「温州みかん」の読み方を正しく読める?温州みかんの由来と品種

「温州みかん」の読み方を正しく読める?温州みかんの由来と品種
原料・成分

「温州みかん」の読み方は、意外に間違える人も多いのではないでしょうか。普通の蜜柑(みかん)と何か違うのでしょうか。今回は読み方を間違えやすい「温州みかん」について、読み方や名前の由来、品種について紹介します。

「温州みかん」の読み方をわかりますか?

「有田みかん」「愛媛みかん」「宮川早生」「南柑20号」などみかんの品種はたくさんありますが、これらはどれも「温州みかん」のことを指します。
店頭では、みかんのブランド名が表示されていることが多いので「温州みかん」という言葉は見かけることは少ないかもしれませんね。

一般的に「みかん」のことを指す場合は「温州みかん」のことです。つまり「みかん=温州みかん」と言っても過言ではありません。

さて、「温州みかん」の読み方ですが、正解は「うんしゅうみかん」です。
「おんしゅう」と思った方は残念ながら不正解です。お店でも間違った読み方をしないようにしましょう。

「温州みかん」の名前の由来

温州みかんの原産地は日本ですが、名前の由来は中国の温州です。

中国温州に滞在していた僧が鹿児島県長島に瓯柑というミカンを持ち帰ったことが始まりです。15世紀初頭頃に鹿児島県長島に伝来しました。瓯柑はタネがあるミカンでしたが、そのうちタネがないミカンが現われました。それが温州みかんの始まりです。

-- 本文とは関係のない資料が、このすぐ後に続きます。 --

## flow/design.v

```verilog
module spi_clk_gen(
    input       i_clk,   
    input       i_rst_n,  
    input       i_enable,  
    input       i_tx_start,  
    input       i_last_clk,  
    input [8-1:0] i_divider,  
    output      o_clk_out,  
    output      o_pos_edge,  
    output      o_neg_edge  
);
parameter Tp = 0;
reg r_pos_edge_1;    
reg r_pos_edge_3;    
reg r_neg_edge_1;    
reg r_neg_edge_2;    
reg r_clk1; 
reg r_clk2;   
reg r_clk3;   
reg [8-1:0] r_cnt1;
reg [8-1:0] r_cnt2;
reg [8-1:0] r_cnt3;
wire w_clk0;    
assign w_clk0 = ~i_clk;
always @(posedge i_clk or negedge i_rst_n) begin
    if(!i_rst_n) begin
        r_clk1 <=  1'b0;
        r_cnt1 <=  {8{1'b0}};
        r_pos_edge_1 <= 1'b0;
        r_neg_edge_1 <= 1'b0;
    end
    else if(i_divider == 'd2) begin
        if(r_cnt1 >= i_divider-{{8-1{1'b0}},1'b1}) begin
            r_cnt1 <=  {8{1'b0}};
            r_clk1 <=  (i_enable && (!i_last_clk)) ? 1'b1 : 1'b0;   
            r_pos_edge_1 <= (i_enable && (!i_last_clk)) ? 1'b1 : 1'b0;
        end
        else begin
            r_cnt1 <=  r_cnt1 + {{8-1{1'b0}},1'b1};
            r_clk1 <=  (i_enable && (!i_last_clk)) ? r_clk1 + 1'b1 : 1'b0;
            r_pos_edge_1 <=  (i_enable && (!i_last_clk)) ? r_pos_edge_1 +1'b1 : 1'b0;
        end
    end
    else if(r_cnt1 >= i_divider-{{8-1{1'b0}},1'b1})  
    begin
        r_cnt1 <=  {8{1'b0}};
        r_clk1 <=  (i_enable && (!i_last_clk)) ? 1'b0 : 1'b0;   
        r_pos_edge_1 <= 1'b0;
        if(i_divider[0])   
            r_neg_edge_1 <= (i_enable && (!i_last_clk)) ? 1'b1 : 1'b0;
        else
            r_neg_edge_1 <= 1'b0;
    end
    else if(i_divider[0]) begin  
        if(r_cnt1 == (i_divider-{{8-1{1'b0}},1'b1})/2) begin
            r_cnt1 <=  r_cnt1 + {{8-1{1'b0}},1'b1};
            r_clk1 <=  (i_enable && (!i_last_clk)) ? 1'b1 : 1'b0;
        end
        else begin
            r_cnt1 <=  r_cnt1 + {{8-1{1'b0}},1'b1};
            r_pos_edge_1 <= 1'b0;
            r_neg_edge_1 <= 1'b0;
        end  
    end
    else begin  
        if(r_cnt1 == (i_divider/2)) begin
            r_cnt1 <= r_cnt1 + {{8-1{1'b0}},1'b1};
            r_clk1 <= (i_enable && (!i_last_clk)) ? 1'b1 : 1'b0;
            r_pos_edge_1 <= (i_enable && (!i_last_clk)) ? 1'b1 : 1'b0;
            r_neg_edge_1 <= 1'b0;
        end
        else begin  
            r_cnt1 <=  r_cnt1 + {{8-1{1'b0}},1'b1};
            r_pos_edge_1 <= 1'b0;
            r_neg_edge_1 <= 1'b0;  
        end           
    end
end
always @(posedge i_clk or negedge i_rst_n) begin
    if(!i_rst_n) begin
        r_clk2 <=  1'b0;
        r_cnt2 <=  {8{1'b0}};
        r_neg_edge_2 <=  1'b0;
    end
    else if(i_divider == 'd2) begin  
        if(r_cnt2 >= i_divider-{{8-1{1'b0}},1'b1}) begin
            r_cnt2 <=  {8{1'b0}};
            r_clk2 <=  (i_enable && (!i_last_clk)) ? 1'b1 : 1'b0;
            r_neg_edge_2 <=  (i_enable && (!i_last_clk)) ? r_neg_edge_2 +1'b1 : 1'b0;
        end
        else begin
            r_cnt2 <=  r_cnt2 + {{8-1{1'b0}},1'b1};
            r_clk2 <=  (i_enable && (!i_last_clk)) ? r_clk2 + 1'b1 : 1'b0;
            r_neg_edge_2 <=  (i_enable && (!i_last_clk)) ? 1'b1 : 1'b0;
        end
    end
    else if(i_divider == 'd4) begin   
        if(r_cnt2 == {8{1'b0}}) begin
            r_cnt2 <=  r_cnt2 + {{8-1{1'b0}},1'b1};
            r_clk2 <=  (i_enable && (!i_last_clk)) ? 1'b0 : 1'b0;
            r_neg_edge_2 <=  (i_enable && (!i_last_clk)) ? 1'b1 : 1'b0;
        end
        else if(r_cnt2 >= (i_divider-{{8-1{1'b0}},1'b1})) begin
            r_cnt2 <=  {8{1'b0}};
            r_clk2 <=  (i_enable && (!i_last_clk)) ? 1'b1 : 1'b0;
            r_neg_edge_2 <=  1'b0;
        end
        else begin
            r_cnt2 <=  r_cnt2 + {{8-1{1'b0}},1'b1};
            r_neg_edge_2 <=  1'b0;
        end
    end
    else if(r_cnt2 == {8{1'b0}}) begin
        r_cnt2 <=  r_cnt2 + {{8-1{1'b0}},1'b1};
        r_clk2 <=  (i_enable && (!i_last_clk)) ? 1'b0 : 1'b0;
        if(i_divider[0] == 1'b0) begin
            r_neg_edge_2 <=  (i_enable && (!i_last_clk)) ? 1'b1 : 1'b0;
        end
       else begin
            r_neg_edge_2 <= 1'b0;
       end
    end
    else if(r_cnt2 >= (i_divider-{{8-1{1'b0}},1'b1})) begin
        r_cnt2 <=  {8{1'b0}};
        r_neg_edge_2 <=  1'b0;
    end
    else if(i_divider[0] == 1'b0) begin  
        if(r_cnt2 == ((i_divider/2)+1)) begin
            r_cnt2 <=  r_cnt2 + {{8-1{1'b0}},1'b1};
            r_clk2 <=  (i_enable && (!i_last_clk)) ? 1'b1 : 1'b0;
            r_neg_edge_2 <=  1'b0;
        end
        else begin
            r_cnt2 <=  r_cnt2 + {{8-1{1'b0}},1'b1};
            r_neg_edge_2 <=  1'b0;
        end    
    end
    else begin
        r_cnt2 <=  r_cnt2 + {{8-1{1'b0}},1'b1};  
        r_clk2 <=  1'b0;
        r_neg_edge_2 <= 1'b0;
    end
end
always @(posedge w_clk0 or negedge i_rst_n) begin
    if(!i_rst_n) begin
        r_clk3 <=  1'b0;
        r_cnt3 <=  {8{1'b0}};
        r_pos_edge_3 <=  1'b0;
    end
    else if(r_cnt3 >= (i_divider-{{8-1{1'b0}},1'b1})) begin
        r_cnt3 <=  {8{1'b0}};
        r_clk3 <=  (i_enable && (!i_last_clk)) ? 1'b0 : 1'b0;
        r_pos_edge_3 <= 1'b0;
    end
    else if(i_divider[0] == 1'b1) begin  
        if(r_cnt3 == (i_divider-{{8-1{1'b0}},1'b1})/2) begin
            r_cnt3 <=  r_cnt3 + {{8-1{1'b0}},1'b1};
            r_clk3 <=  (i_enable && (!i_last_clk)) ? 1'b1 : 1'b0;
            r_pos_edge_3 <= (i_enable && (!i_last_clk)) ? 1'b1 : 1'b0;
        end
        else begin
            r_cnt3 <=  r_cnt3 + {{8-1{1'b0}},1'b1};
            r_pos_edge_3 <=  1'b0;
        end  
    end
    else begin
        r_cnt3 <=  r_cnt3 + {{8-1{1'b0}},1'b1};
        r_clk3 <=  1'b0;
        r_pos_edge_3 <=  1'b0;
    end
end
assign o_clk_out = i_divider[0] ? (r_clk1 | r_clk3) : (r_clk1 | r_clk2);
assign o_pos_edge = i_divider[0] ? r_pos_edge_3 : r_pos_edge_1;
assign o_neg_edge = i_divider[0] ? r_neg_edge_1 : r_neg_edge_2;
endmodule 
```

その間、中国ではタネなしの温州みかん程のミカンを作ることができませんでした。1900年代になってから、東京帝国大学の農業科学科の中国人学生によって温州みかんは中国に持ち帰られ、中国でも改良が進みました。

「温州みかん」の旬はいつ?

「温州みかん」の旬は品種によって違います。温州みかんの品種は大きく4つに分かれます。

温州みかんの品種4タイプ

  • 極早生温州
    宮本早生や日南一号や上野早生など。9月から10月頃に掛けて収穫される。
  • 早生温州
    宮川早生や興津早生など。10月から12月頃に掛けて収穫される。
  • 中生温州
    藤中温州や瀬戸温州など。11月~12月頃に掛けて収穫される。
  • 普通温州
    青島温州や十万温州や大津四号など。1月以降に収穫される。

また、ハウスみかんもあり、5月〜9月頃に収穫され、スーパーなどで販売されています。

「温州みかん」の品種一覧

明治以降に各地でみかんは生産されるように、各地で様々な品種が開発されました。なかでも、和歌山や愛媛、熊本、静岡は、みかんの生産で有名です。

「収穫量トップ10

収穫量(t)
全国 741,300
和歌山 144,200
愛媛 120,300
熊本 85,700
静岡 81,700
長崎 52,800
佐賀 51,100
広島 31,500
愛知 23,500
福岡 20,800

 

出典:農林水産省「果樹生産出荷統計」(平成29年産)

収穫量トップ5の県の主なブランドを紹介します。
和歌山県のブランドは、早生種が中心の有田みかん、普通温州が中心の下津みかん紀南みかんなどがあります。
愛媛県には、西宇和みかん(日の丸みかん・豪琉頭日の丸千両・日の丸千両・百年蜜柑などのブランド名を持つ)があります。
熊本県には、河内みかん(夢の恵などのブランド名を持つ)や天水みかんがあります。
静岡県の温州みかんでは、高いブランド力を持つ三ケ日みかんが全国的に有名です。
長崎県には、西海みかん(味っ子・味まる・ながさきの夢・味ロマンなどのブランド名を持つ)などがあります。